### Activity
Scan the records below and copy every line that contains the string "probe".

# # # # # # #

## config.mk

```make
export PLATFORM = sky130hd
export DESIGN_NAME = xor_rebuild_engine
export DESIGN_NICKNAME = d
export VERILOG_FILES = /design/src/rtl/xpr_pkg.sv /design/src/rtl/xpr_page_buf.sv /design/src/rtl/xpr_fail_track.sv /design/src/rtl/xor_rebuild_engine.sv
export SDC_FILE = /design/constraint.sdc
export NUM_CORES = 2
export LEC_CHECK = 0
export ABC_AREA = 1
export BUFFER_PORTS_ARGS = -buffer_cell sky130_fd_sc_hd__clkbuf_2
export CORE_ASPECT_RATIO = 2
export CORE_MARGIN = 3
export CORE_UTILIZATION = 45
export DETAILED_ROUTE_END_ITERATION = 10
export PLACE_DENSITY = 0.58
export SKIP_CTS_REPAIR_TIMING = 1
export SYNTH_ARGS = -nofsm -noshare
export SYNTH_HDL_FRONTEND = slang
export SYNTH_SLANG_ARGS = --single-unit
```

## constraint.sdc

```tcl
create_clock -name clk -period 7.12 [get_ports clk]
set_input_delay 0.712 -clock clk [delete_from_list [all_inputs] [get_ports clk]]
set_output_delay 0.712 -clock clk [all_outputs]
set_load 0.1 [all_outputs]
```

## src/rtl/xpr_pkg.sv

```systemverilog
package xpr_pkg;
    typedef enum logic [1:0] {
        XS_IDLE   = 2'd0,
        XS_GATHER = 2'd1,
        XS_EMIT   = 2'd2
    } xpr_state_e;
endpackage

```

## src/rtl/xpr_page_buf.sv

```systemverilog
// One page of DATA_W words with a store-or-fold write port and N_RD
// combinational read ports.
module xpr_page_buf #(
    parameter int DATA_W = 32,
    parameter int DEPTH  = 16,
    parameter int N_RD   = 1,
    localparam int AW    = $clog2(DEPTH)
) (
    input  logic                         clk,
    input  logic                         rst_n,
    input  logic                         wr_en,
    input  logic                         wr_xor,
    input  logic [AW-1:0]                wr_addr,
    input  logic [DATA_W-1:0]            wr_data,
    input  logic [N_RD-1:0][AW-1:0]      rd_addr,
    output logic [N_RD-1:0][DATA_W-1:0]  rd_data
);
    logic [DATA_W-1:0] mem_q [DEPTH];
    logic [DATA_W-1:0] mem_d [DEPTH];

    always_comb begin
        mem_d = mem_q;
        if (wr_en) begin
            mem_d[wr_addr] = wr_xor ? (mem_q[wr_addr] ^ wr_data) : wr_data;
        end
    end

    always_ff @(posedge clk or negedge rst_n) begin
        if (!rst_n) begin
            for (int i = 0; i < DEPTH; i++) mem_q[i] <= '0;
        end else begin
            mem_q <= mem_d;
        end
    end

    for (genvar p = 0; p < N_RD; p++) begin : g_rd
        assign rd_data[p] = mem_q[rd_addr[p]];
    end
endmodule

```

## src/rtl/xpr_fail_track.sv

```systemverilog
// Sticky failed-die map and spare-slot counter.
module xpr_fail_track #(
    parameter int NUM_DIES    = 8,
    parameter int SPARE_SLOTS = 2,
    localparam int DIE_W      = $clog2(NUM_DIES),
    localparam int SPARE_W    = $clog2(SPARE_SLOTS + 1),
    localparam int CNT_W      = $clog2(NUM_DIES + 1)
) (
    input  logic                clk,
    input  logic                rst_n,
    input  logic                mark_en,
    input  logic [DIE_W-1:0]    q_die,
    input  logic                use_en,
    output logic [NUM_DIES-1:0] failed,
    output logic [SPARE_W-1:0]  spare_left,
    output logic                multi_if,
    output logic                spare_empty
);
    logic [NUM_DIES-1:0] failed_q, failed_d, probe;
    logic [SPARE_W-1:0]  spare_q, spare_d;
    logic [CNT_W-1:0]    cnt;

    always_comb begin
        probe        = failed_q;
        probe[q_die] = 1'b1;
        cnt          = '0;
        for (int i = 0; i < NUM_DIES; i++) cnt = cnt + CNT_W'(probe[i]);
        multi_if     = (cnt >= CNT_W'(2));
        spare_empty  = (spare_q == '0);
        failed_d     = mark_en ? probe : failed_q;
        spare_d      = use_en ? (spare_q - SPARE_W'(1)) : spare_q;
    end

    always_ff @(posedge clk or negedge rst_n) begin
        if (!rst_n) begin
            failed_q <= '0;
            spare_q  <= SPARE_W'(SPARE_SLOTS);
        end else begin
            failed_q <= failed_d;
            spare_q  <= spare_d;
        end
    end

    assign failed     = failed_q;
    assign spare_left = spare_q;

    // a failed die stays failed until reset
    assert_failed_sticky_R8: assert property (@(posedge clk) disable iff (!rst_n)
        1'b1 |=> ((failed_q & $past(failed_q)) == $past(failed_q)));

    // a slot is never spent when none is left
    assert_no_underflow_R10: assert property (@(posedge clk) disable iff (!rst_n)
        use_en |-> (spare_q != '0));
endmodule

```

## src/rtl/xor_rebuild_engine.sv

```systemverilog
module xor_rebuild_engine #(
    parameter int NUM_DIES    = 8,
    parameter int PAGE_BEATS  = 16,
    parameter int DATA_W      = 32,
    parameter int SPARE_SLOTS = 2,
    localparam int DIE_W      = $clog2(NUM_DIES),
    localparam int BEAT_W     = $clog2(PAGE_BEATS),
    localparam int SPARE_W    = $clog2(SPARE_SLOTS + 1)
) (
    input  logic                clk,
    input  logic                rst_n,
    input  logic                in_valid,
    output logic                in_ready,
    input  logic [DIE_W-1:0]    in_die,
    input  logic [DATA_W-1:0]   in_data,
    output logic [DIE_W-1:0]    need_die,
    input  logic                rb_valid,
    output logic                rb_ready,
    input  logic [DIE_W-1:0]    rb_die,
    output logic                out_valid,
    input  logic                out_ready,
    output logic [DATA_W-1:0]   out_data,
    output logic [BEAT_W-1:0]   out_beat,
    output logic                out_last,
    output logic                par_valid,
    input  logic [BEAT_W-1:0]   par_rd_beat,
    output logic [DATA_W-1:0]   par_rd_data,
    output logic [NUM_DIES-1:0] failed_map,
    output logic [SPARE_W-1:0]  spare_left,
    output logic                done,
    output logic                err_multi,
    output logic                err_nospare
);
    import xpr_pkg::*;

    localparam logic [DIE_W:0]    DIE_END   = (DIE_W+1)'(NUM_DIES);
    localparam logic [DIE_W-1:0]  LAST_DIE  = DIE_W'(NUM_DIES - 1);
    localparam logic [BEAT_W-1:0] LAST_BEAT = BEAT_W'(PAGE_BEATS - 1);

    typedef struct packed {
        xpr_state_e        st;
        logic [DIE_W-1:0]  wr_die;
        logic [BEAT_W-1:0] wr_beat;
        logic              par_valid;
        logic [DIE_W-1:0]  rb_die;
        logic [DIE_W-1:0]  cur_die;
        logic [BEAT_W-1:0] beat;
        logic              first;
        logic              done;
        logic              err_multi;
        logic              err_nospare;
    } regs_t;

    regs_t r_q, r_d;

    logic                         par_we, par_xor, acc_we, acc_xor;
    logic [DATA_W-1:0]            acc_wdata;
    logic [1:0][BEAT_W-1:0]       par_raddr;
    logic [1:0][DATA_W-1:0]       par_rdata;
    logic [0:0][BEAT_W-1:0]       acc_raddr;
    logic [0:0][DATA_W-1:0]       acc_rdata;
    logic                         mark_en, use_en, multi_if, spare_empty, rb_take;
    logic [DIE_W:0]               nxt_die;

    function automatic logic [DIE_W:0] next_survivor(input logic [DIE_W-1:0] from,
                                                     input logic [DIE_W-1:0] skip);
        logic [DIE_W:0] n;
        n = {1'b0, from} + (DIE_W+1)'(1);
        if (n < DIE_END && n[DIE_W-1:0] == skip) n = n + (DIE_W+1)'(1);
        return n;
    endfunction

    always_comb begin
        r_d       = r_q;
        in_ready  = 1'b0;
        out_valid = 1'b0;
        par_we    = 1'b0;
        par_xor   = (r_q.wr_die != '0);
        acc_we    = 1'b0;
        acc_xor   = !r_q.first;
        acc_wdata = r_q.first ? (par_rdata[1] ^ in_data) : in_data;
        mark_en   = 1'b0;
        use_en    = 1'b0;
        nxt_die   = next_survivor(r_q.cur_die, r_q.rb_die);
        rb_ready  = (r_q.st == XS_IDLE) && r_q.par_valid;
        rb_take   = rb_valid && rb_ready;

        unique case (r_q.st)
            XS_IDLE: begin
                if (rb_take) begin
                    mark_en       = 1'b1;
                    r_d.done      = 1'b0;
                    r_d.err_multi = 1'b0;
                    r_d.err_nospare = 1'b0;
                    if (multi_if) begin
                        r_d.err_multi = 1'b1;
                    end else if (spare_empty) begin
                        r_d.err_nospare = 1'b1;
                    end else begin
                        r_d.st      = XS_GATHER;
                        r_d.rb_die  = rb_die;
                        r_d.cur_die = (rb_die == '0) ? DIE_W'(1) : '0;
                        r_d.beat    = '0;
                        r_d.first   = 1'b1;
                    end
                end else begin
                    in_ready = (in_die == r_q.wr_die);
                    if (in_valid && in_ready) begin
                        par_we = 1'b1;
                        if (r_q.wr_die == '0 && r_q.wr_beat == '0) r_d.par_valid = 1'b0;
                        r_d.wr_beat = r_q.wr_beat + BEAT_W'(1);
                        if (r_q.wr_beat == LAST_BEAT) begin
                            r_d.wr_beat = '0;
                            if (r_q.wr_die == LAST_DIE) begin
                                r_d.wr_die    = '0;
                                r_d.par_valid = 1'b1;
                            end else begin
                                r_d.wr_die = r_q.wr_die + DIE_W'(1);
                            end
                        end
                    end
                end
            end
            XS_GATHER: begin
                in_ready = (in_die == r_q.cur_die);
                if (in_valid && in_ready) begin
                    acc_we   = 1'b1;
                    r_d.beat = r_q.beat + BEAT_W'(1);
                    if (r_q.beat == LAST_BEAT) begin
                        r_d.beat  = '0;
                        r_d.first = 1'b0;
                        if (nxt_die >= DIE_END) r_d.st = XS_EMIT;
                        else r_d.cur_die = nxt_die[DIE_W-1:0];
                    end
                end
            end
            XS_EMIT: begin
                out_valid = 1'b1;
                if (out_ready) begin
                    r_d.beat = r_q.beat + BEAT_W'(1);
                    if (r_q.beat == LAST_BEAT) begin
                        r_d.beat = '0;
                        r_d.st   = XS_IDLE;
                        r_d.done = 1'b1;
                        use_en   = 1'b1;
                    end
                end
            end
            default: r_d.st = XS_IDLE;
        endcase
    end

    always_ff @(posedge clk or negedge rst_n) begin
        if (!rst_n) begin
            r_q <= '{st: XS_IDLE, wr_die: '0, wr_beat: '0, par_valid: 1'b0,
                     rb_die: '0, cur_die: '0, beat: '0, first: 1'b0,
                     done: 1'b0, err_multi: 1'b0, err_nospare: 1'b0};
        end else begin
            r_q <= r_d;
        end
    end

    assign par_raddr[0] = par_rd_beat;
    assign par_raddr[1] = r_q.beat;
    assign acc_raddr[0] = r_q.beat;

    xpr_page_buf #(.DATA_W(DATA_W), .DEPTH(PAGE_BEATS), .N_RD(2)) u_parity (
        .clk(clk), .rst_n(rst_n), .wr_en(par_we), .wr_xor(par_xor),
        .wr_addr(r_q.wr_beat), .wr_data(in_data),
        .rd_addr(par_raddr), .rd_data(par_rdata)
    );

    xpr_page_buf #(.DATA_W(DATA_W), .DEPTH(PAGE_BEATS), .N_RD(1)) u_accum (
        .clk(clk), .rst_n(rst_n), .wr_en(acc_we), .wr_xor(acc_xor),
        .wr_addr(r_q.beat), .wr_data(acc_wdata),
        .rd_addr(acc_raddr), .rd_data(acc_rdata)
    );

    xpr_fail_track #(.NUM_DIES(NUM_DIES), .SPARE_SLOTS(SPARE_SLOTS)) u_track (
        .clk(clk), .rst_n(rst_n), .mark_en(mark_en), .q_die(rb_die),
        .use_en(use_en), .failed(failed_map), .spare_left(spare_left),
        .multi_if(multi_if), .spare_empty(spare_empty)
    );

    assign need_die    = (r_q.st == XS_GATHER) ? r_q.cur_die : r_q.wr_die;
    assign out_data    = acc_rdata[0];
    assign out_beat    = r_q.beat;
    assign out_last    = (r_q.st == XS_EMIT) && (r_q.beat == LAST_BEAT);
    assign par_valid   = r_q.par_valid;
    assign par_rd_data = par_rdata[0];
    assign done        = r_q.done;
    assign err_multi   = r_q.err_multi;
    assign err_nospare = r_q.err_nospare;

    // a stalled rebuilt beat holds
    assert_emit_hold_R6: assert property (@(posedge clk) disable iff (!rst_n)
        (out_valid && !out_ready) |=> (out_valid && $stable(out_beat) && $stable(out_data)));

    // the failed die is never taken as a survivor
    assert_skip_failed_R5: assert property (@(posedge clk) disable iff (!rst_n)
        (r_q.st == XS_GATHER && in_valid && in_ready) |-> (in_die != r_q.rb_die));

    // refusal on multiple failures emits nothing and spends nothing
    assert_multi_silent_R9: assert property (@(posedge clk) disable iff (!rst_n)
        (rb_valid && rb_ready && multi_if) |=>
        (err_multi && !out_valid && spare_left == $past(spare_left)));

    // refusal on empty spare emits nothing
    assert_nospare_silent_R10: assert property (@(posedge clk) disable iff (!rst_n)
        (rb_valid && rb_ready && !multi_if && spare_empty) |=> (err_nospare && !out_valid));

    // each completed rebuild spends exactly one slot
    assert_done_spends_R7: assert property (@(posedge clk) disable iff (!rst_n)
        $rose(done) |-> (spare_left == $past(spare_left) - SPARE_W'(1)));
endmodule

```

# # # # # # #

### Completed exercise
    logic [NUM_DIES-1:0] failed_q, failed_d, probe;
        probe        = failed_q;
        probe[q_die] = 1'b1;
        for (int i = 0; i < NUM_DIES; i++) cnt = cnt + CNT_W'(probe[i]);
        failed_d     = mark_en ? probe : failed_q;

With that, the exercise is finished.